We cannot assure you that the events and circumstances reflected in the
forward-looking statements will be achieved or occur. Although we believe
that the expectations reflected in the forward-looking statements are
reasonable, we cannot guarantee future results, levels of activity, performance
or achievements. Moreover, neither we nor any other person assume
responsibility for the accuracy and completeness of the forward-looking
statements. Except as required by law, we undertake no obligation to
update publicly any forward-looking statements for any reason after the date of
this prospectus to conform these statements to actual results or to changes in
our expectations.
You
should read this prospectus, and the documents that we reference in this
prospectus and have filed as exhibits to this prospectus with the Securities and
Exchange Commission, completely and with the understanding that our actual
future results, levels of activity, performance and achievements may materially
differ from what we expect.
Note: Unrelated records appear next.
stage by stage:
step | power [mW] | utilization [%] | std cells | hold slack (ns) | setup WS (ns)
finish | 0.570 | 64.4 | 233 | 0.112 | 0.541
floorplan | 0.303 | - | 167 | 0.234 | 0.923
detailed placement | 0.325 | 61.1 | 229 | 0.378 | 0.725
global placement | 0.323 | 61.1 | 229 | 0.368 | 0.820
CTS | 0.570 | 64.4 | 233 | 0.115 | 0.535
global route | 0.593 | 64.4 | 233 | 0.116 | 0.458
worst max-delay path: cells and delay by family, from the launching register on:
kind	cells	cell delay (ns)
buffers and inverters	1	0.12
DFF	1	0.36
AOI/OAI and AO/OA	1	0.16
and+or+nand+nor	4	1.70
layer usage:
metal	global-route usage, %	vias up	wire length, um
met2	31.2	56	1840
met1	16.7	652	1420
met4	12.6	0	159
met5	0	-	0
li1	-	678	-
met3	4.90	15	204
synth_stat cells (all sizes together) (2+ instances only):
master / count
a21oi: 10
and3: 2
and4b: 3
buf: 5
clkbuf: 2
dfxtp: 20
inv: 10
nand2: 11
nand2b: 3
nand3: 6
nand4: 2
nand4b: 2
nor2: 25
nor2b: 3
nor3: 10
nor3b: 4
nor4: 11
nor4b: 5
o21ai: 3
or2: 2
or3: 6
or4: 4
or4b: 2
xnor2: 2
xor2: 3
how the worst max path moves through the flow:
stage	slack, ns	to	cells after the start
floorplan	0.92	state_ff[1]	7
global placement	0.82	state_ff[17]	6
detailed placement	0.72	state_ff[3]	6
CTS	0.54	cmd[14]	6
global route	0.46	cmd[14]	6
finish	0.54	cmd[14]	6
==> config.mk <==
export PLATFORM = sky130hd
export DESIGN_NAME = ptqc_queue
export DESIGN_NICKNAME = d
export VERILOG_FILES = /design/src/hw/rtl/ptqc_pkg.sv /design/src/hw/rtl/ptqc_queue.sv
export SDC_FILE = /design/constraint.sdc
export NUM_CORES = 1
export LEC_CHECK = 0
export BUFFER_PORTS_ARGS = -buffer_cell sky130_fd_sc_hd__buf_2
export CORE_ASPECT_RATIO = 1.1
export CORE_MARGIN = 10
export CORE_UTILIZATION = 40
export DETAILED_ROUTE_END_ITERATION = 16
export GPL_TIMING_DRIVEN = 0
export PLACE_DENSITY = 0.69
export SYNTH_ARGS = -nofsm -noshare
export SYNTH_HDL_FRONTEND = slang
export SYNTH_SLANG_ARGS = --single-unit
==> constraint.sdc <==
create_clock -name clock -period 3.31 [get_ports clock]
set_clock_uncertainty 0.1 [all_clocks]
set_input_delay 0 -clock clock [delete_from_list [all_inputs] [get_ports clock]]
set_output_delay 0 -clock clock [all_outputs]
set_load 0.02 [all_outputs]
==> src/hw/rtl/ptqc_pkg.sv <==
package ptqc_pkg;

   localparam int COORD_WIDTH = 32;
   localparam int IO_WIDTH = 32;
   localparam int LIMIT_WIDTH = 63;
   localparam int MAG_WIDTH = COORD_WIDTH + 1;
   localparam int SQ_WIDTH = (MAG_WIDTH > 32) ? 32 : MAG_WIDTH;
   localparam int PROD_WIDTH = 2 * SQ_WIDTH;
   localparam int CMP_WIDTH = 65;
   localparam int QUEUE_DEPTH = 4;
   localparam int QPTR_WIDTH = $clog2(QUEUE_DEPTH);
   localparam int QCNT_WIDTH = $clog2(QUEUE_DEPTH + 1);

   typedef logic signed [COORD_WIDTH-1:0] coord_type;
   typedef logic signed [IO_WIDTH-1:0] io_coord_type;
   typedef logic [LIMIT_WIDTH-1:0] limit_type;

   typedef enum logic [2:0] {
      CMD_MOVE  = 3'd0,
      CMD_LINE  = 3'd1,
      CMD_QUAD  = 3'd2,
      CMD_CLOSE = 3'd3,
      CMD_CUBIC = 3'd4,
      CMD_END   = 3'd5
   } cmd_type;

   typedef enum logic [1:0] {
      KIND_CURVE,
      KIND_COND,
      KIND_CUBIC
   } kind_type;

   typedef struct packed {
      kind_type  kind;
      coord_type sx;
      coord_type sy;
      coord_type cx;
      coord_type cy;
      coord_type ex;
      coord_type ey;
   } seg_type;

   function automatic coord_type coord_in(io_coord_type raw);
      return COORD_WIDTH'(raw);
   endfunction

   function automatic coord_type half_floor(coord_type a, coord_type b);
      logic signed [COORD_WIDTH:0] s;
      s = (COORD_WIDTH + 1)'(a) + (COORD_WIDTH + 1)'(b);
      return s[COORD_WIDTH:1];
   endfunction

   function automatic coord_type min3(coord_type a, coord_type b, coord_type c);
      coord_type m;
      m = (a < b) ? a : b;
      return (m < c) ? m : c;
   endfunction

   function automatic coord_type max3(coord_type a, coord_type b, coord_type c);
      coord_type m;
      m = (a > b) ? a : b;
      return (m > c) ? m : c;
   endfunction

endpackage

==> src/hw/rtl/ptqc_queue.sv <==
module ptqc_queue (
   input  logic              clock,
   input  logic              reset,
   input  logic              push_valid,
   output logic              push_ready,
   input  ptqc_pkg::seg_type push_data,
   output logic              pop_valid,
   input  logic              pop_ready,
   output ptqc_pkg::seg_type pop_data
);
   import ptqc_pkg::*;

   seg_type                mem_ff [QUEUE_DEPTH];
   logic [QPTR_WIDTH-1:0]  wr_ptr_ff, wr_ptr_in, rd_ptr_ff, rd_ptr_in;
   logic [QCNT_WIDTH-1:0]  cnt_ff, cnt_in;
   logic                   push, pop;

   assign push_ready = (cnt_ff != QCNT_WIDTH'(QUEUE_DEPTH));
   assign pop_valid = (cnt_ff != '0);
   assign pop_data = mem_ff[rd_ptr_ff];
   assign push = push_valid && push_ready;
   assign pop = pop_valid && pop_ready;

   always_comb begin
      wr_ptr_in = wr_ptr_ff;
      rd_ptr_in = rd_ptr_ff;
      cnt_in = cnt_ff;
      if (push) begin
         wr_ptr_in = (wr_ptr_ff == QPTR_WIDTH'(QUEUE_DEPTH - 1)) ? '0 : wr_ptr_ff + 1'b1;
      end
      if (pop) begin
         rd_ptr_in = (rd_ptr_ff == QPTR_WIDTH'(QUEUE_DEPTH - 1)) ? '0 : rd_ptr_ff + 1'b1;
      end
      if (push && !pop) begin
         cnt_in = cnt_ff + 1'b1;
      end else if (pop && !push) begin
         cnt_in = cnt_ff - 1'b1;
      end
   end

   always_ff @(posedge clock) begin
      if (reset) begin
         wr_ptr_ff <= '0;
         rd_ptr_ff <= '0;
         cnt_ff <= '0;
      end else begin
         wr_ptr_ff <= wr_ptr_in;
         rd_ptr_ff <= rd_ptr_in;
         cnt_ff <= cnt_in;
      end
   end

   always_ff @(posedge clock) begin
      if (push) begin
         mem_ff[wr_ptr_ff] <= push_data;
      end
   end

endmodule
$ cat config.mk
export PLATFORM = sky130hd
export DESIGN_NAME = serial_command_frame_parser_core
export DESIGN_NICKNAME = d
export VERILOG_FILES = /design/src/sv/scfp_pkg.sv /design/src/sv/scfp_step.sv /design/src/sv/serial_command_frame_parser_core.sv
export SDC_FILE = /design/constraint.sdc
export NUM_CORES = 1
export LEC_CHECK = 0
export ABC_AREA = 1
export BUFFER_PORTS_ARGS = -buffer_cell sky130_fd_sc_hd__buf_2
export CORE_ASPECT_RATIO = 0.5
export CORE_MARGIN = 4
export CORE_UTILIZATION = 48
export DETAILED_ROUTE_END_ITERATION = 10
export PLACE_DENSITY = 0.67
export SLEW_MARGIN = 20
export SYNTH_ARGS = -nofsm -noshare
export SYNTH_HDL_FRONTEND = slang
export SYNTH_SLANG_ARGS = --single-unit
$ cat constraint.sdc
create_clock -name i_clk -period 3.83 [get_ports i_clk]
set_input_delay 0 -clock i_clk [delete_from_list [all_inputs] [get_ports i_clk]]
set_output_delay 0 -clock i_clk [all_outputs]
set_load 0.01 [all_outputs]
$ cat src/sv/scfp_pkg.sv
`timescale 1ns / 1ps

package scfp_pkg;

    localparam int BYTE_W  = 8;
    localparam int EVENT_W = 4;
    localparam int POS_W   = 12;
    localparam int PHASE_W = 3;

    localparam logic [PHASE_W-1:0] PH_SYNC  = 3'd0;
    localparam logic [PHASE_W-1:0] PH_CMD   = 3'd1;
    localparam logic [PHASE_W-1:0] PH_RELAY = 3'd2;
    localparam logic [PHASE_W-1:0] PH_PWM   = 3'd3;
    localparam logic [PHASE_W-1:0] PH_CLOCK = 3'd4;
    localparam logic [PHASE_W-1:0] PH_DATE  = 3'd5;
    localparam logic [PHASE_W-1:0] PH_FNAME = 3'd6;
    localparam logic [PHASE_W-1:0] PH_FDATA = 3'd7;

    localparam logic [EVENT_W-1:0] EV_RELAY     = 4'd0;
    localparam logic [EVENT_W-1:0] EV_PWM       = 4'd1;
    localparam logic [EVENT_W-1:0] EV_CLK_CH    = 4'd2;
    localparam logic [EVENT_W-1:0] EV_CLK_DONE  = 4'd3;
    localparam logic [EVENT_W-1:0] EV_DATE_CH   = 4'd4;
    localparam logic [EVENT_W-1:0] EV_DATE_DONE = 4'd5;
    localparam logic [EVENT_W-1:0] EV_NAME_CH   = 4'd6;
    localparam logic [EVENT_W-1:0] EV_NAME_DONE = 4'd7;
    localparam logic [EVENT_W-1:0] EV_FILE_BYTE = 4'd8;
    localparam logic [EVENT_W-1:0] EV_FILE_DONE = 4'd9;
    localparam logic [EVENT_W-1:0] EV_ERROR     = 4'd10;

    localparam logic [BYTE_W-1:0] CMD_RELAY = 8'd1;
    localparam logic [BYTE_W-1:0] CMD_PWM   = 8'd2;
    localparam logic [BYTE_W-1:0] CMD_CLOCK = 8'd3;
    localparam logic [BYTE_W-1:0] CMD_DATE  = 8'd4;
    localparam logic [BYTE_W-1:0] CMD_FILE  = 8'd5;

    localparam logic [BYTE_W-1:0] CH_SYNC  = 8'h21; // '!'
    localparam logic [BYTE_W-1:0] CH_SEP   = 8'h24; // '$'
    localparam logic [BYTE_W-1:0] CH_END   = 8'h23; // '#'
    localparam logic [BYTE_W-1:0] CH_COLON = 8'h3A; // ':'
    localparam logic [BYTE_W-1:0] CH_SLASH = 8'h2F; // '/'
    localparam logic [BYTE_W-1:0] CH_DOT   = 8'h2E; // '.'
    localparam logic [BYTE_W-1:0] CH_ZERO  = 8'h30;
    localparam logic [BYTE_W-1:0] CH_ONE   = 8'h31;
    localparam logic [BYTE_W-1:0] CH_NINE  = 8'h39;
    localparam logic [BYTE_W-1:0] CH_UA    = 8'h41;
    localparam logic [BYTE_W-1:0] CH_UF    = 8'h46;
    localparam logic [BYTE_W-1:0] CH_UZ    = 8'h5A;
    localparam logic [BYTE_W-1:0] CH_LA    = 8'h61;
    localparam logic [BYTE_W-1:0] CH_LZ    = 8'h7A;

    typedef struct packed {
        logic [POS_W-1:0]   position;
        logic [BYTE_W-1:0]  value;
        logic [EVENT_W-1:0] event_res;
    } t_result;

    typedef struct packed {
        logic [PHASE_W-1:0] phase;
        logic [BYTE_W-1:0]  number_acc;
        logic               digits_ended;
    } t_parse;

    function automatic logic is_dec(input logic [BYTE_W-1:0] c);
        return (c >= CH_ZERO) && (c <= CH_NINE);
    endfunction

    function automatic logic is_hex(input logic [BYTE_W-1:0] c);
        return is_dec(c) || ((c >= CH_UA) && (c <= CH_UF));
    endfunction

    function automatic logic is_alpha(input logic [BYTE_W-1:0] c);
        return ((c >= CH_LA) && (c <= CH_LZ)) || ((c >= CH_UA) && (c <= CH_UZ));
    endfunction

endpackage

$ cat src/sv/scfp_step.sv
`timescale 1ns / 1ps

module scfp_step #(
    parameter int TIME_CHARS = 8,
    parameter int NAME_CHARS = 29,
    parameter int FILE_BYTES = 2047,
    parameter int CNT_W      = 12
) (
    input  logic [scfp_pkg::BYTE_W-1:0] i_byte,
    input  scfp_pkg::t_parse            i_state,
    input  logic [CNT_W-1:0]            i_count,
    output scfp_pkg::t_parse            o_state,
    output logic [CNT_W-1:0]            o_count,
    output logic                        o_emit,
    output scfp_pkg::t_result           o_result
);

    localparam logic [CNT_W-1:0] TIME_CAP = CNT_W'(TIME_CHARS);
    localparam logic [CNT_W-1:0] NAME_CAP = CNT_W'(NAME_CHARS);
    localparam logic [CNT_W-1:0] FILE_CAP = CNT_W'(FILE_BYTES);

    logic [CNT_W+scfp_pkg::POS_W-1:0] w_count_ext;
    logic [scfp_pkg::POS_W-1:0]       w_pos;
    logic [scfp_pkg::BYTE_W-1:0]      w_acc_next;
    logic                             w_ended_next;
    logic [scfp_pkg::BYTE_W-1:0]      w_digit;
    logic                             w_is_clock;
    logic                             w_time_ok;
    logic [CNT_W-1:0]                 w_cap;
    logic                             w_room;

    assign w_count_ext = {{scfp_pkg::POS_W{1'b0}}, i_count};
    assign w_pos       = w_count_ext[scfp_pkg::POS_W-1:0];
    assign w_digit     = i_byte - scfp_pkg::CH_ZERO;
    assign w_is_clock  = (i_state.phase == scfp_pkg::PH_CLOCK);
    assign w_time_ok   = scfp_pkg::is_dec(i_byte) ||
                         (w_is_clock  && (i_byte == scfp_pkg::CH_COLON)) ||
                         (!w_is_clock && (i_byte == scfp_pkg::CH_SLASH));

    // atoi-style accumulate, stops at the first hex letter
    always_comb begin
        w_acc_next   = i_state.number_acc;
        w_ended_next = i_state.digits_ended;
        if (!i_state.digits_ended) begin
            if (scfp_pkg::is_dec(i_byte)) begin
                w_acc_next = (i_state.number_acc << 3) + (i_state.number_acc << 1) + w_digit;
            end else begin
                w_ended_next = 1'b1;
            end
        end
    end

    always_comb begin
        unique case (i_state.phase)
            scfp_pkg::PH_CLOCK, scfp_pkg::PH_DATE: w_cap = TIME_CAP;
            scfp_pkg::PH_FNAME:                    w_cap = NAME_CAP;
            default:                               w_cap = FILE_CAP;
        endcase
    end

    assign w_room = (i_count < w_cap);

    always_comb begin
        o_state            = i_state;
        o_count            = i_count;
        o_emit             = 1'b0;
        o_result.event_res = scfp_pkg::EV_ERROR;
        o_result.value     = '0;
        o_result.position  = '0;
        unique case (i_state.phase)
            scfp_pkg::PH_SYNC: begin
                if (i_byte == scfp_pkg::CH_SYNC) begin
                    o_state.phase        = scfp_pkg::PH_CMD;
                    o_state.number_acc   = '0;
                    o_state.digits_ended = 1'b0;
                    o_count              = '0;
                end
            end
            scfp_pkg::PH_CMD: begin
                if (scfp_pkg::is_hex(i_byte)) begin
                    o_state.number_acc   = w_acc_next;
                    o_state.digits_ended = w_ended_next;
                end else if (i_byte == scfp_pkg::CH_SEP) begin
                    o_state.number_acc   = '0;
                    o_state.digits_ended = 1'b0;
                    o_count              = '0;
                    unique case (i_state.number_acc)
                        scfp_pkg::CMD_RELAY: o_state.phase = scfp_pkg::PH_RELAY;
                        scfp_pkg::CMD_PWM:   o_state.phase = scfp_pkg::PH_PWM;
                        scfp_pkg::CMD_CLOCK: o_state.phase = scfp_pkg::PH_CLOCK;
                        scfp_pkg::CMD_DATE:  o_state.phase = scfp_pkg::PH_DATE;
                        scfp_pkg::CMD_FILE:  o_state.phase = scfp_pkg::PH_FNAME;
                        default:             o_state.phase = scfp_pkg::PH_SYNC;
                    endcase
                end
            end
            scfp_pkg::PH_RELAY: begin
                o_emit        = 1'b1;
                o_state.phase = scfp_pkg::PH_SYNC;
                if ((i_byte == scfp_pkg::CH_ZERO) || (i_byte == scfp_pkg::CH_ONE)) begin
                    o_result.event_res = scfp_pkg::EV_RELAY;
                    o_result.value     = w_digit;
                end
            end
            scfp_pkg::PH_PWM: begin
                if (scfp_pkg::is_hex(i_byte)) begin
                    o_state.number_acc   = w_acc_next;
                    o_state.digits_ended = w_ended_next;
                end else begin
                    o_emit        = 1'b1;
                    o_state.phase = scfp_pkg::PH_SYNC;
                    if (i_byte == scfp_pkg::CH_END) begin
                        o_result.event_res = scfp_pkg::EV_PWM;
                        o_result.value     = i_state.number_acc;
                    end
                end
            end
            scfp_pkg::PH_CLOCK, scfp_pkg::PH_DATE: begin
                if (w_time_ok) begin
                    o_emit             = w_room;
                    o_result.event_res = w_is_clock ? scfp_pkg::EV_CLK_CH
                                                    : scfp_pkg::EV_DATE_CH;
                    o_result.value     = i_byte;
                    o_result.position  = w_pos;
                    if (w_room) begin
                        o_count = i_count + 1'b1;
                    end
                end else begin
                    o_emit        = 1'b1;
                    o_state.phase = scfp_pkg::PH_SYNC;
                    if (i_byte == scfp_pkg::CH_END) begin
                        o_result.event_res = w_is_clock ? scfp_pkg::EV_CLK_DONE
                                                        : scfp_pkg::EV_DATE_DONE;
                        o_result.position  = w_pos;
                    end
                end
            end
            scfp_pkg::PH_FNAME: begin
                if (scfp_pkg::is_alpha(i_byte) || scfp_pkg::is_dec(i_byte) ||
                    (i_byte == scfp_pkg::CH_DOT)) begin
                    o_emit             = w_room;
                    o_result.event_res = scfp_pkg::EV_NAME_CH;
                    o_result.value     = i_byte;
                    o_result.position  = w_pos;
                    if (w_room) begin
                        o_count = i_count + 1'b1;
                    end
                end else if (i_byte == scfp_pkg::CH_SEP) begin
                    o_emit             = 1'b1;
                    o_state.phase      = scfp_pkg::PH_FDATA;
                    o_count            = '0;
                    o_result.event_res = scfp_pkg::EV_NAME_DONE;
                    o_result.position  = w_pos;
                end else begin
                    o_emit        = 1'b1;
                    o_state.phase = scfp_pkg::PH_SYNC;
                end
            end
            scfp_pkg::PH_FDATA: begin
                if (i_byte == scfp_pkg::CH_END) begin
                    o_emit             = 1'b1;
                    o_state.phase      = scfp_pkg::PH_SYNC;
                    o_result.event_res = scfp_pkg::EV_FILE_DONE;
                    o_result.position  = w_pos;
                end else begin
                    o_emit             = w_room;
                    o_result.event_res = scfp_pkg::EV_FILE_BYTE;
                    o_result.value     = i_byte;
                    o_result.position  = w_pos;
                    if (w_room) begin
                        o_count = i_count + 1'b1;
                    end
                end
            end
        endcase
    end

endmodule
We qualify all of our forward-looking statements by
these cautionary statements.
36
USE
OF PROCEEDS
Based on
a per share offering price of $7.50, which is the midpoint of our estimated
offering price range, we estimate that the net proceeds from the sale of the
1,000,000 shares of common stock in the offering will be approximately $5.7
million after deducting the estimated underwriting discounts and commissions of
9%, a non-accountable allowance of 2.5% and estimated offering expenses of
approximately $900,000.
We intend
to use approximately one-fifth of the net proceeds from this offering to invest
in our present advertising business to obtain more advertising time, two-fifths
of the net proceeds of this offering to obtain advertising time and cooperation
rights on regional television stations; and two-fifths of the proceeds for
general corporate purposes. Other than as indicated in this
Use of Proceeds section, we cannot specify with certainty the exact amounts that
will be used for each purpose. The amounts and timing of our actual expenditures
will depend on numerous factors, including the status of our development
efforts, sales and marketing activities, the amount of cash generated or used by
our operations and competition. We may find it necessary or advisable to use
portions of the proceeds for other purposes, and we will have broad discretion
in the application of the net proceeds. We have no current intentions to acquire
any other businesses. Pending these uses, the proceeds will be invested in
short-term, investment grade, interest-bearing securities.
Circular
142 promulgated by SAFE regulates the conversion of foreign currency into
Renminbi by a foreign-invested company like CD Media Huizhou and restricts how
the converted Renminbi may be used. To the extent that we need to convert the
net proceeds of this offering that has been injected in the registered capital
of CD Media Huizhou into Renminbi, we will be subject to the restrictions of
Circular 142. Pursuant to Circular 142, the registered capital of a
foreign-invested company, like CD Media Huizhou, settled in Renminbi converted
from foreign currencies may only be used for purposes within the business
license approved by the applicable governmental authority and may not be used
for equity investments within the PRC. Although, the scope of CD Media Huizhou’s
business license is limited, the providing of financing activities by
CD Media Huizhou to CD Media Beijing would not be regarded as outside
the scope of CD Media Huizhou’s business license because such financing
activities are consistent with various forms of commercial and business
cooperation transactions that are in compliance with the business scope of both
CD Media Huizhou and CD Media Beijing. CD Media Huizhou’s financing transactions
with CD Media Beijing to fund CD Media Beijing’s advertising activities would
not cause CD Media Huizhou to engage in or conduct advertising activities
outside the scope of its license. In addition, the use of such registered
capital may not be changed without SAFE’s approval, and may not in any case be
used to repay Renminbi loans if the proceeds of such loans have not been used.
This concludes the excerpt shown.